# TASK INSTRUCTIONS:
Give back exactly the lines of the data below, starting with the line that has "inv_1 | 5 | 1.0 |" and going on through the line that has "after floorplan: 128".

(Stored data entries)

==========

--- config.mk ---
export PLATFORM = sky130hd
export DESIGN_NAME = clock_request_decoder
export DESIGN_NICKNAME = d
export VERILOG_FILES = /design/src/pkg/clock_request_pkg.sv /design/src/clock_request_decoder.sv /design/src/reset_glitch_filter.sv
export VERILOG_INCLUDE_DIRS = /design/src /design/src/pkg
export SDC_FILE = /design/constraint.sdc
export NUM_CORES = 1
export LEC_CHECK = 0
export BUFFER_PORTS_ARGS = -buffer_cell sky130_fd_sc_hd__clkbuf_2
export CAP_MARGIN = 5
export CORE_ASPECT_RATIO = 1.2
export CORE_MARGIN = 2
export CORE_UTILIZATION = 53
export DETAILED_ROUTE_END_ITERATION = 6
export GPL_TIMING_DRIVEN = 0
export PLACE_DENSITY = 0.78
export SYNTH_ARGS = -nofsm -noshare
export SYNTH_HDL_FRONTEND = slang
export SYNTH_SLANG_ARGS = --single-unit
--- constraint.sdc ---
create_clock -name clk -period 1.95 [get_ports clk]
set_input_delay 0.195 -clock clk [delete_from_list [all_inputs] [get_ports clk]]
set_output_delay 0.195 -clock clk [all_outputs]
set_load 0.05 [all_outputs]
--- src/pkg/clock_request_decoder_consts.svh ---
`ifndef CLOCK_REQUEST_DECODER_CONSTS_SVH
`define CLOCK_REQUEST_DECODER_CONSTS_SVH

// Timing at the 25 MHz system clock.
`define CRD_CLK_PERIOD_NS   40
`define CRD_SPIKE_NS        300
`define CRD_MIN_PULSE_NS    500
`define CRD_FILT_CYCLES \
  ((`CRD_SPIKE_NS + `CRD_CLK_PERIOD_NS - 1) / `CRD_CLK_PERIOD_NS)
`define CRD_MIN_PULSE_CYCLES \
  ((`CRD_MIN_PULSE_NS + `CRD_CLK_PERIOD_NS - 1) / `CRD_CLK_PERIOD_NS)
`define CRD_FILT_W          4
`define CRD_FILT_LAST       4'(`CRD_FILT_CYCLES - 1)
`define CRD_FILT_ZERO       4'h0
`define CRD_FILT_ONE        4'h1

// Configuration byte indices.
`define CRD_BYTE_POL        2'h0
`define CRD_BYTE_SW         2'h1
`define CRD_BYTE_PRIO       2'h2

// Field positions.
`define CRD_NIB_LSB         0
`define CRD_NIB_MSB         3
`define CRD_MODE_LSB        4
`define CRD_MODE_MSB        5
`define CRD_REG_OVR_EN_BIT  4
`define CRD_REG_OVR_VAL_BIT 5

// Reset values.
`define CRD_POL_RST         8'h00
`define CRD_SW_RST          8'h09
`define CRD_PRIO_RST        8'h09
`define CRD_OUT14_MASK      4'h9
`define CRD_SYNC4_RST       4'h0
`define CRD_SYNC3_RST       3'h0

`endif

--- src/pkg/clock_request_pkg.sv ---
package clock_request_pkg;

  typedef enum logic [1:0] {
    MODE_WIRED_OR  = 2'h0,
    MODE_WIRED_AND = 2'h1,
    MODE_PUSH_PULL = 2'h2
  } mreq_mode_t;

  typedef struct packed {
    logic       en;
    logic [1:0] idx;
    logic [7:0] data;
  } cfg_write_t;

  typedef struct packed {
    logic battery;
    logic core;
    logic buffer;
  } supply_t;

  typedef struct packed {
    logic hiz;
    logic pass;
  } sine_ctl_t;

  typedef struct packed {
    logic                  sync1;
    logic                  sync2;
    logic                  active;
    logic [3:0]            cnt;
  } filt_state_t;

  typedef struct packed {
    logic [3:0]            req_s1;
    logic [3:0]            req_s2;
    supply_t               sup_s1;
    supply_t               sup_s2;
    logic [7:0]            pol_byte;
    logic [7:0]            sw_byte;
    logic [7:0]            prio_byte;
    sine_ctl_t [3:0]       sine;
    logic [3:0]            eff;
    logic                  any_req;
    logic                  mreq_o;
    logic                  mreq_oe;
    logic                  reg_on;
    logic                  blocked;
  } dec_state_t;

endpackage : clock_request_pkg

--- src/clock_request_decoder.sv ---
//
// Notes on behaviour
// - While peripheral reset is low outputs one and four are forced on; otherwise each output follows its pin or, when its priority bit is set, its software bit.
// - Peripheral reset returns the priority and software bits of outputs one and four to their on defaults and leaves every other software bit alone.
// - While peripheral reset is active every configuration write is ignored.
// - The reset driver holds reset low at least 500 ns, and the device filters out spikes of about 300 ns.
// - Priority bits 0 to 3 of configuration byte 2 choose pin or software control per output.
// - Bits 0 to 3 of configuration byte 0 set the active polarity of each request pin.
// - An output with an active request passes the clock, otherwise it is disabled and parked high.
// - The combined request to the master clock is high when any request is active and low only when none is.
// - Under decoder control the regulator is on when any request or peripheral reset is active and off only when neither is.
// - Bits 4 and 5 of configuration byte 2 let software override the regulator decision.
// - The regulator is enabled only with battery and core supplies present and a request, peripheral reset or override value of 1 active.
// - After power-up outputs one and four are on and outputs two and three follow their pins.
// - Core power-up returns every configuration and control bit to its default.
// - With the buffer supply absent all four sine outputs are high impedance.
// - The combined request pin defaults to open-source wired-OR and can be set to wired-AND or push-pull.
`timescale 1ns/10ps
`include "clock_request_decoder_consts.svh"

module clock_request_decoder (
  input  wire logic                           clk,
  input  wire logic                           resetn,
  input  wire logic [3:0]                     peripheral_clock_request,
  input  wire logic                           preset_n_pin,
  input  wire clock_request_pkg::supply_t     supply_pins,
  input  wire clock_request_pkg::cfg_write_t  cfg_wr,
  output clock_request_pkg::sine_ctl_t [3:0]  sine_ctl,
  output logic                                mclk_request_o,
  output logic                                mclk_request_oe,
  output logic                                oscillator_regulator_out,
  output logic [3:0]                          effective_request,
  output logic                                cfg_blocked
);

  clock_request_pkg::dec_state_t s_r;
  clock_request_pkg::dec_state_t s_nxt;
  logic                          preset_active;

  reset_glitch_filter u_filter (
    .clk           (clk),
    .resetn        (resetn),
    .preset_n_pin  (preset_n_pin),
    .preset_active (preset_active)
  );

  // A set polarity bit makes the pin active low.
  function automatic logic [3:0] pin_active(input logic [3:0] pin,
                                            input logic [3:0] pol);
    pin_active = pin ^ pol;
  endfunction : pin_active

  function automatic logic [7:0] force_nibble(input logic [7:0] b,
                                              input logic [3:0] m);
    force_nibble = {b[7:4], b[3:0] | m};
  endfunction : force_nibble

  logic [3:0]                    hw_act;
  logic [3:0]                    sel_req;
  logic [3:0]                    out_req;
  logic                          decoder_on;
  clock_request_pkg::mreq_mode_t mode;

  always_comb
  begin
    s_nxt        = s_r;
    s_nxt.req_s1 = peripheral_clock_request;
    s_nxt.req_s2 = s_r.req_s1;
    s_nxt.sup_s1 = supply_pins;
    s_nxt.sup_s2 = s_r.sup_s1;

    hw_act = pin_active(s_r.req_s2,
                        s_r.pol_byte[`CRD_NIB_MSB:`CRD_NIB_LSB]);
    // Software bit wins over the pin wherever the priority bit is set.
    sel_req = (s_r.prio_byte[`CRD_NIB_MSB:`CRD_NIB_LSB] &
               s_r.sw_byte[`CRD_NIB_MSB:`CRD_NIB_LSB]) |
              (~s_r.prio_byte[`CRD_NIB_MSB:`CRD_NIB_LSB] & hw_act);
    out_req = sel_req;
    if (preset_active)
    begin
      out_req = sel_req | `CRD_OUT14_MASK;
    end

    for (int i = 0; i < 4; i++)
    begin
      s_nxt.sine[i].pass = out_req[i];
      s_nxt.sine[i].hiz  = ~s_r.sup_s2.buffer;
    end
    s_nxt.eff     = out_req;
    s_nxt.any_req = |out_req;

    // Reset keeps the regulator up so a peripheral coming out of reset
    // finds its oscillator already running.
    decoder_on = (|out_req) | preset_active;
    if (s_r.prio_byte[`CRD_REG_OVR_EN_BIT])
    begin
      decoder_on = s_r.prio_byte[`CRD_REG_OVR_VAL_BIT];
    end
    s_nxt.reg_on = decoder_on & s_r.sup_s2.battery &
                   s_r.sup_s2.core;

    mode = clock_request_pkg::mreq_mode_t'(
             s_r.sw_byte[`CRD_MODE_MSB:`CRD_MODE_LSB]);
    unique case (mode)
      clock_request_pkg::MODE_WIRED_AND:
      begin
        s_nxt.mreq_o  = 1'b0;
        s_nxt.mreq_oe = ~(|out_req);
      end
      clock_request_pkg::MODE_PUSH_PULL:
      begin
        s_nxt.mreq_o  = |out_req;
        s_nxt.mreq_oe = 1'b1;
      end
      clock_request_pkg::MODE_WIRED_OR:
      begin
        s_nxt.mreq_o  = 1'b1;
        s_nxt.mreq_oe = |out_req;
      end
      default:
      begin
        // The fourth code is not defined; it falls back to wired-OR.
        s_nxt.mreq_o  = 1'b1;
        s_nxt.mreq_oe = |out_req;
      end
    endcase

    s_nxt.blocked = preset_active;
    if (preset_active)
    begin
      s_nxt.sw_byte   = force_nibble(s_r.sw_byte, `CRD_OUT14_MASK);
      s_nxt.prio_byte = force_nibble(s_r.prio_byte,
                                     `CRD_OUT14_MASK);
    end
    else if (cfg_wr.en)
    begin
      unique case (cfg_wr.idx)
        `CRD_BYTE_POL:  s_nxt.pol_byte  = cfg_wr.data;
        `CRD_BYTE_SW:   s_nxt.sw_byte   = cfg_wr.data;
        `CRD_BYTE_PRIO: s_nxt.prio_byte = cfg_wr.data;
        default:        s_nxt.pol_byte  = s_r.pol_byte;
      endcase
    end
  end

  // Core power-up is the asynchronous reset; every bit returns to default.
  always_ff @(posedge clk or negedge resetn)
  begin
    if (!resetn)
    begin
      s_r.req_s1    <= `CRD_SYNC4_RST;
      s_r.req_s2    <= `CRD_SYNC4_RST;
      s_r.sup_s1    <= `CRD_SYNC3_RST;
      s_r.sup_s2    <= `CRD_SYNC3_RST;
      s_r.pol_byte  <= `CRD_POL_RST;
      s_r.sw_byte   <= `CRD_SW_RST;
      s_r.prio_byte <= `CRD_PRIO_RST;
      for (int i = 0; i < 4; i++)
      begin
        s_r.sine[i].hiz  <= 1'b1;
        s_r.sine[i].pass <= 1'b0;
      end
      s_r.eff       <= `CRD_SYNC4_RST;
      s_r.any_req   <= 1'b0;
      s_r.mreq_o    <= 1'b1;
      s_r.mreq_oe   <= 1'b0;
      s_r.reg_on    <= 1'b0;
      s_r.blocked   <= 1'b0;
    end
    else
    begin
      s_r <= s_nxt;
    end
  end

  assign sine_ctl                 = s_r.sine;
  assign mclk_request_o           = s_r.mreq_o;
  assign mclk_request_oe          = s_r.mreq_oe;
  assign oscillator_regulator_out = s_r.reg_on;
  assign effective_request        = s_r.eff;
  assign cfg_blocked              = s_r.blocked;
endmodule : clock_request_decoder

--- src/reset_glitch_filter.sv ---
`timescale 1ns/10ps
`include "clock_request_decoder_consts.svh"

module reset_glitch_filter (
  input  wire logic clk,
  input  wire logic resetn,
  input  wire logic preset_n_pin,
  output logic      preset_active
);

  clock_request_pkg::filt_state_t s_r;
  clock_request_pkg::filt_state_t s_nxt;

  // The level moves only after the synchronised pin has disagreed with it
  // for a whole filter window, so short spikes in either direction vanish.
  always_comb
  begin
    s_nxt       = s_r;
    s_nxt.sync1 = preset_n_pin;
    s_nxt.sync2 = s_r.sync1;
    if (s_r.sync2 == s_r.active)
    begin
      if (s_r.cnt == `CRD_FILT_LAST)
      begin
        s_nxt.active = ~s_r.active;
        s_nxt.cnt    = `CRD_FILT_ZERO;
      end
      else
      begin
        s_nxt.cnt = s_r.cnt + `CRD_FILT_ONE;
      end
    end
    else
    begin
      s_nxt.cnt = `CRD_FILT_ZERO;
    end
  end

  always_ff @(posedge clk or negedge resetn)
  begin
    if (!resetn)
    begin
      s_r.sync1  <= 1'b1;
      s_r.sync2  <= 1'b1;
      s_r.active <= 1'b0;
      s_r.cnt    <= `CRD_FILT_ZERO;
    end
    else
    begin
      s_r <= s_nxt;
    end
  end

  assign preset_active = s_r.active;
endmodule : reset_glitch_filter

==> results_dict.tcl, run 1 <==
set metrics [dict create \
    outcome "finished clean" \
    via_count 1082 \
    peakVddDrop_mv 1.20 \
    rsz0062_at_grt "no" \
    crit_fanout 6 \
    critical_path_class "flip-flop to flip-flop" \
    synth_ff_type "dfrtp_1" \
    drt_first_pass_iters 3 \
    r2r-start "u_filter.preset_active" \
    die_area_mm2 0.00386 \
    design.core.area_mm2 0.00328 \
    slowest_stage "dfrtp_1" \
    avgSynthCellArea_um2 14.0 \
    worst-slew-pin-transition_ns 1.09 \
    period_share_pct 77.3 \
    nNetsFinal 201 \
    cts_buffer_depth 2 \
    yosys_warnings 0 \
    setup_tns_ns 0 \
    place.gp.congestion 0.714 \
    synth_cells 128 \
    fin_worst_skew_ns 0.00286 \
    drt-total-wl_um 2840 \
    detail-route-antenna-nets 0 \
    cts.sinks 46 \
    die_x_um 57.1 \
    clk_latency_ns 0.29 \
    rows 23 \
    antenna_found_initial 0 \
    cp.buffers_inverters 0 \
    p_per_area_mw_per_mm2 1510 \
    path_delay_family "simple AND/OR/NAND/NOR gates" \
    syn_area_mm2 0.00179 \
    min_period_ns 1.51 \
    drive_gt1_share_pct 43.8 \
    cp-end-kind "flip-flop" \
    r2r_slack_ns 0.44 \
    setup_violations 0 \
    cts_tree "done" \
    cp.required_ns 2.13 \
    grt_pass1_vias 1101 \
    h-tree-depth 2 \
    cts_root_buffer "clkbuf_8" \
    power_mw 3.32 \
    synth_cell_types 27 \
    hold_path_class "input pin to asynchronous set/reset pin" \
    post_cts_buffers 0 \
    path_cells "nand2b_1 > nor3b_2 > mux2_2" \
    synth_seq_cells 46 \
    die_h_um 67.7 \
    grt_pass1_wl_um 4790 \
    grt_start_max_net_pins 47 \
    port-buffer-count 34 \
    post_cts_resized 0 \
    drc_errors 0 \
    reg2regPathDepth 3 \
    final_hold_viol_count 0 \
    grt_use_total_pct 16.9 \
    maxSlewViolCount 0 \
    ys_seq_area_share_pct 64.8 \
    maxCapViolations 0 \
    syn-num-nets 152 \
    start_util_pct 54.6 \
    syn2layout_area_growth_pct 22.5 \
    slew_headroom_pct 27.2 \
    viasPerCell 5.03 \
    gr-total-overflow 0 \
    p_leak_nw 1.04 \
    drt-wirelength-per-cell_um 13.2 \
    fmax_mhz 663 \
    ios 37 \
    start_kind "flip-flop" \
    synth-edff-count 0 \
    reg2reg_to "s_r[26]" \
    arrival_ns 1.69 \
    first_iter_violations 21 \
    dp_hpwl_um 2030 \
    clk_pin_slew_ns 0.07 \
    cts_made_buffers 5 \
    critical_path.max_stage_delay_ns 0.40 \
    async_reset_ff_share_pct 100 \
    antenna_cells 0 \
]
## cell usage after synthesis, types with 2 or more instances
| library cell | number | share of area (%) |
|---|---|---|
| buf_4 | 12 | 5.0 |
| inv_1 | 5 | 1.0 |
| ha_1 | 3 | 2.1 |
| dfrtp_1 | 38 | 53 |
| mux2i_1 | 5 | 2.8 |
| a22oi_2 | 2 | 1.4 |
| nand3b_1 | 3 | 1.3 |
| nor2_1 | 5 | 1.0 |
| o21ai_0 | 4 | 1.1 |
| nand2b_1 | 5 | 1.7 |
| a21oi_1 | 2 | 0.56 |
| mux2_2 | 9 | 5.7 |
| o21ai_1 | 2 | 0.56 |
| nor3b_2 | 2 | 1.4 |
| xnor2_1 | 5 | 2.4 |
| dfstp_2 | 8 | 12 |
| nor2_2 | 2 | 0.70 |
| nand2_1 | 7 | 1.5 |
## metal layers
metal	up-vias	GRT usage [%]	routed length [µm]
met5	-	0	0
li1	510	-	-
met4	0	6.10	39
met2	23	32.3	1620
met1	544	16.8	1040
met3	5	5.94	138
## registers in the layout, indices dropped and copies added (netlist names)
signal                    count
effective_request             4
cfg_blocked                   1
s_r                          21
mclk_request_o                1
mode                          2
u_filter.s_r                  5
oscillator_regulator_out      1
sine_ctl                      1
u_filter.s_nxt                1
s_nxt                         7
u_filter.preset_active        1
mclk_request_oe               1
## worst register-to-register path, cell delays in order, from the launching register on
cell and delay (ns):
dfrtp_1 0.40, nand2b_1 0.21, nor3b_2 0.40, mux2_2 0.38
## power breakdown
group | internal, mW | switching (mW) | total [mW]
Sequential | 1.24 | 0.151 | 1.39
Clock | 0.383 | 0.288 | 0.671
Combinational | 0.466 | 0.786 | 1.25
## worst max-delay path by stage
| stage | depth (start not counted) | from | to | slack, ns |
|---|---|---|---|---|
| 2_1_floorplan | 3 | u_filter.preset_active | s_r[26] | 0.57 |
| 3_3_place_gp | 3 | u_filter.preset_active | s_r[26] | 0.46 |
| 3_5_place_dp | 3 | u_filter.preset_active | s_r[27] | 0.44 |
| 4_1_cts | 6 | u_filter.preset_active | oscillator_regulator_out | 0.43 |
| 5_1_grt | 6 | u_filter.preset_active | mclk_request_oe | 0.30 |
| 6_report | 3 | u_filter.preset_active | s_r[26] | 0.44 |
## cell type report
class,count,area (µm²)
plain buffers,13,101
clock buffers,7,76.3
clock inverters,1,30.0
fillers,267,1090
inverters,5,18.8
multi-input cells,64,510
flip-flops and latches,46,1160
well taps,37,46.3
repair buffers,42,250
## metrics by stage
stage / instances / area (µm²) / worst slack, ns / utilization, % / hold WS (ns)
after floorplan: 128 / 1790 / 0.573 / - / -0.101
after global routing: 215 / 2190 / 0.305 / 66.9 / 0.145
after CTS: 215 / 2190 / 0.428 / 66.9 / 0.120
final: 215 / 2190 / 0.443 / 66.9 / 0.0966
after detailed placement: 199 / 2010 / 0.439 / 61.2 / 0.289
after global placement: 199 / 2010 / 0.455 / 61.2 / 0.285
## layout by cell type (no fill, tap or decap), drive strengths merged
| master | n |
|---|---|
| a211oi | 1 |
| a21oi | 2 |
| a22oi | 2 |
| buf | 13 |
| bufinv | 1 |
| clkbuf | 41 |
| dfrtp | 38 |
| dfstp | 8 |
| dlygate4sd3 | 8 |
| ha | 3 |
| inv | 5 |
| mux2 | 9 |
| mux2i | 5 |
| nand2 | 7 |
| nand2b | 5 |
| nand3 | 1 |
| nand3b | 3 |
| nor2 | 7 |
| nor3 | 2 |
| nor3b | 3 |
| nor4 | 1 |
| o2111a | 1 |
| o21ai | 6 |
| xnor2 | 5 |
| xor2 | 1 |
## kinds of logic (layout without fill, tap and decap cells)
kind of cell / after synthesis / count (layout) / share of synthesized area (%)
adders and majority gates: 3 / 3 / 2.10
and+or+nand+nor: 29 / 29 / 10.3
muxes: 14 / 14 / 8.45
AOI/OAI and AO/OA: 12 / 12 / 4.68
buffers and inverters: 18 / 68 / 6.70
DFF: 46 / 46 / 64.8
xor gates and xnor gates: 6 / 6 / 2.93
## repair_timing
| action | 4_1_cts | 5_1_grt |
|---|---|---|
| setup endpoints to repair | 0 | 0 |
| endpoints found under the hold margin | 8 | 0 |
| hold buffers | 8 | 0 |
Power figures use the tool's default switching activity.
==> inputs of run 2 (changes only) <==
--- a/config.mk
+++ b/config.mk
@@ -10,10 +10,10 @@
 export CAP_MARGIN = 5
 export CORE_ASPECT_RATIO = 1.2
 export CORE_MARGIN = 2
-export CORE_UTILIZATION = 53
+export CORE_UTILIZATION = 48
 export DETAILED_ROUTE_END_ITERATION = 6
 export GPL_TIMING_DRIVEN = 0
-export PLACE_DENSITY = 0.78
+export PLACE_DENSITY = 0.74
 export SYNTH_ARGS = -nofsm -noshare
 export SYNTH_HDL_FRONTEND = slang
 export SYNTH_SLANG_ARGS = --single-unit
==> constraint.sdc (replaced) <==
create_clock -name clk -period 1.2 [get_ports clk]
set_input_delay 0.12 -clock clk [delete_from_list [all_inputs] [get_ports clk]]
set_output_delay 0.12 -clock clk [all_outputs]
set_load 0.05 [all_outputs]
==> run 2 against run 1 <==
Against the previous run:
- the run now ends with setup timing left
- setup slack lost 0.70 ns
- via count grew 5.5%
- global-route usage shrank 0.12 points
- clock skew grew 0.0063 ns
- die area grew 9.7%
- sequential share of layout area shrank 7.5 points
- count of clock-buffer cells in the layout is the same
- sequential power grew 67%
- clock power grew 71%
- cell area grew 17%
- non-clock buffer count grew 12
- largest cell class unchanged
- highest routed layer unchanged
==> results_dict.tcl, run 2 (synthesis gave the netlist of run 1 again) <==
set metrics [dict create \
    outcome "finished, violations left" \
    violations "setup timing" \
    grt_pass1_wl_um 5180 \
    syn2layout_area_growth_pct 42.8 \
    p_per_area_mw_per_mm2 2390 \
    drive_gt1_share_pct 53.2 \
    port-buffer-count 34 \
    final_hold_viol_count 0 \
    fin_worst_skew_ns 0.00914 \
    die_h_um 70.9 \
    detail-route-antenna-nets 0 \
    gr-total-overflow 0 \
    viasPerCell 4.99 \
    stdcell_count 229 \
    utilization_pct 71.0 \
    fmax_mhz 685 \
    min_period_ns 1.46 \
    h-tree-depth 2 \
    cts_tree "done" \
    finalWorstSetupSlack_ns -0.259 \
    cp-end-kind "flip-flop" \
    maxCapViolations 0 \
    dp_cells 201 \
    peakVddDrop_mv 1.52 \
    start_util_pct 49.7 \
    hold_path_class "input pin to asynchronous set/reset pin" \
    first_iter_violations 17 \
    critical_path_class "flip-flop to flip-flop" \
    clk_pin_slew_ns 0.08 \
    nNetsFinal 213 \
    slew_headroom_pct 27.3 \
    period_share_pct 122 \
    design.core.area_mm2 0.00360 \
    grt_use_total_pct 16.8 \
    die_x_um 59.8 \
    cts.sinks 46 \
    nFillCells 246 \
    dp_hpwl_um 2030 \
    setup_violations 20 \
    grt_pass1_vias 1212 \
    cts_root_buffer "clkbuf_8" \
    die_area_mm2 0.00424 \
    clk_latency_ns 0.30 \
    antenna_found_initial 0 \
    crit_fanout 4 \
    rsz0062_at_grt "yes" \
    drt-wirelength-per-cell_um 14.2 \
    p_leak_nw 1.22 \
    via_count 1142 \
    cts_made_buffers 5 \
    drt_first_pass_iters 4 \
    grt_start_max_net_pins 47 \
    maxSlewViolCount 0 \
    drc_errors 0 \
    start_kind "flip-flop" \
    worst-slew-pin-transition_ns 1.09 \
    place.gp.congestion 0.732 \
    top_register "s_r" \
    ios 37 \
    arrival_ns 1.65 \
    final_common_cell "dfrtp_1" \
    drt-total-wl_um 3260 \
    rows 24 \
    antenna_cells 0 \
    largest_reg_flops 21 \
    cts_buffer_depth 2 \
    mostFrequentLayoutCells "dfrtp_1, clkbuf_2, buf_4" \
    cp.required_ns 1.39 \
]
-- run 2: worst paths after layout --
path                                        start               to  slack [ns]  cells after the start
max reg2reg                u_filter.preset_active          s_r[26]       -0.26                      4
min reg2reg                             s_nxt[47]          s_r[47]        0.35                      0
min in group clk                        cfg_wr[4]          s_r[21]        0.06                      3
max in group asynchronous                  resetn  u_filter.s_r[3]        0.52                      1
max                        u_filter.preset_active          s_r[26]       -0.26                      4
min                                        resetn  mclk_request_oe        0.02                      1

==========

# OUTPUT:
| inv_1 | 5 | 1.0 |
| ha_1 | 3 | 2.1 |
| dfrtp_1 | 38 | 53 |
| mux2i_1 | 5 | 2.8 |
| a22oi_2 | 2 | 1.4 |
| nand3b_1 | 3 | 1.3 |
| nor2_1 | 5 | 1.0 |
| o21ai_0 | 4 | 1.1 |
| nand2b_1 | 5 | 1.7 |
| a21oi_1 | 2 | 0.56 |
| mux2_2 | 9 | 5.7 |
| o21ai_1 | 2 | 0.56 |
| nor3b_2 | 2 | 1.4 |
| xnor2_1 | 5 | 2.4 |
| dfstp_2 | 8 | 12 |
| nor2_2 | 2 | 0.70 |
| nand2_1 | 7 | 1.5 |
## metal layers
metal	up-vias	GRT usage [%]	routed length [µm]
met5	-	0	0
li1	510	-	-
met4	0	6.10	39
met2	23	32.3	1620
met1	544	16.8	1040
met3	5	5.94	138
## registers in the layout, indices dropped and copies added (netlist names)
signal                    count
effective_request             4
cfg_blocked                   1
s_r                          21
mclk_request_o                1
mode                          2
u_filter.s_r                  5
oscillator_regulator_out      1
sine_ctl                      1
u_filter.s_nxt                1
s_nxt                         7
u_filter.preset_active        1
mclk_request_oe               1
## worst register-to-register path, cell delays in order, from the launching register on
cell and delay (ns):
dfrtp_1 0.40, nand2b_1 0.21, nor3b_2 0.40, mux2_2 0.38
## power breakdown
group | internal, mW | switching (mW) | total [mW]
Sequential | 1.24 | 0.151 | 1.39
Clock | 0.383 | 0.288 | 0.671
Combinational | 0.466 | 0.786 | 1.25
## worst max-delay path by stage
| stage | depth (start not counted) | from | to | slack, ns |
|---|---|---|---|---|
| 2_1_floorplan | 3 | u_filter.preset_active | s_r[26] | 0.57 |
| 3_3_place_gp | 3 | u_filter.preset_active | s_r[26] | 0.46 |
| 3_5_place_dp | 3 | u_filter.preset_active | s_r[27] | 0.44 |
| 4_1_cts | 6 | u_filter.preset_active | oscillator_regulator_out | 0.43 |
| 5_1_grt | 6 | u_filter.preset_active | mclk_request_oe | 0.30 |
| 6_report | 3 | u_filter.preset_active | s_r[26] | 0.44 |
## cell type report
class,count,area (µm²)
plain buffers,13,101
clock buffers,7,76.3
clock inverters,1,30.0
fillers,267,1090
inverters,5,18.8
multi-input cells,64,510
flip-flops and latches,46,1160
well taps,37,46.3
repair buffers,42,250
## metrics by stage
stage / instances / area (µm²) / worst slack, ns / utilization, % / hold WS (ns)
after floorplan: 128 / 1790 / 0.573 / - / -0.101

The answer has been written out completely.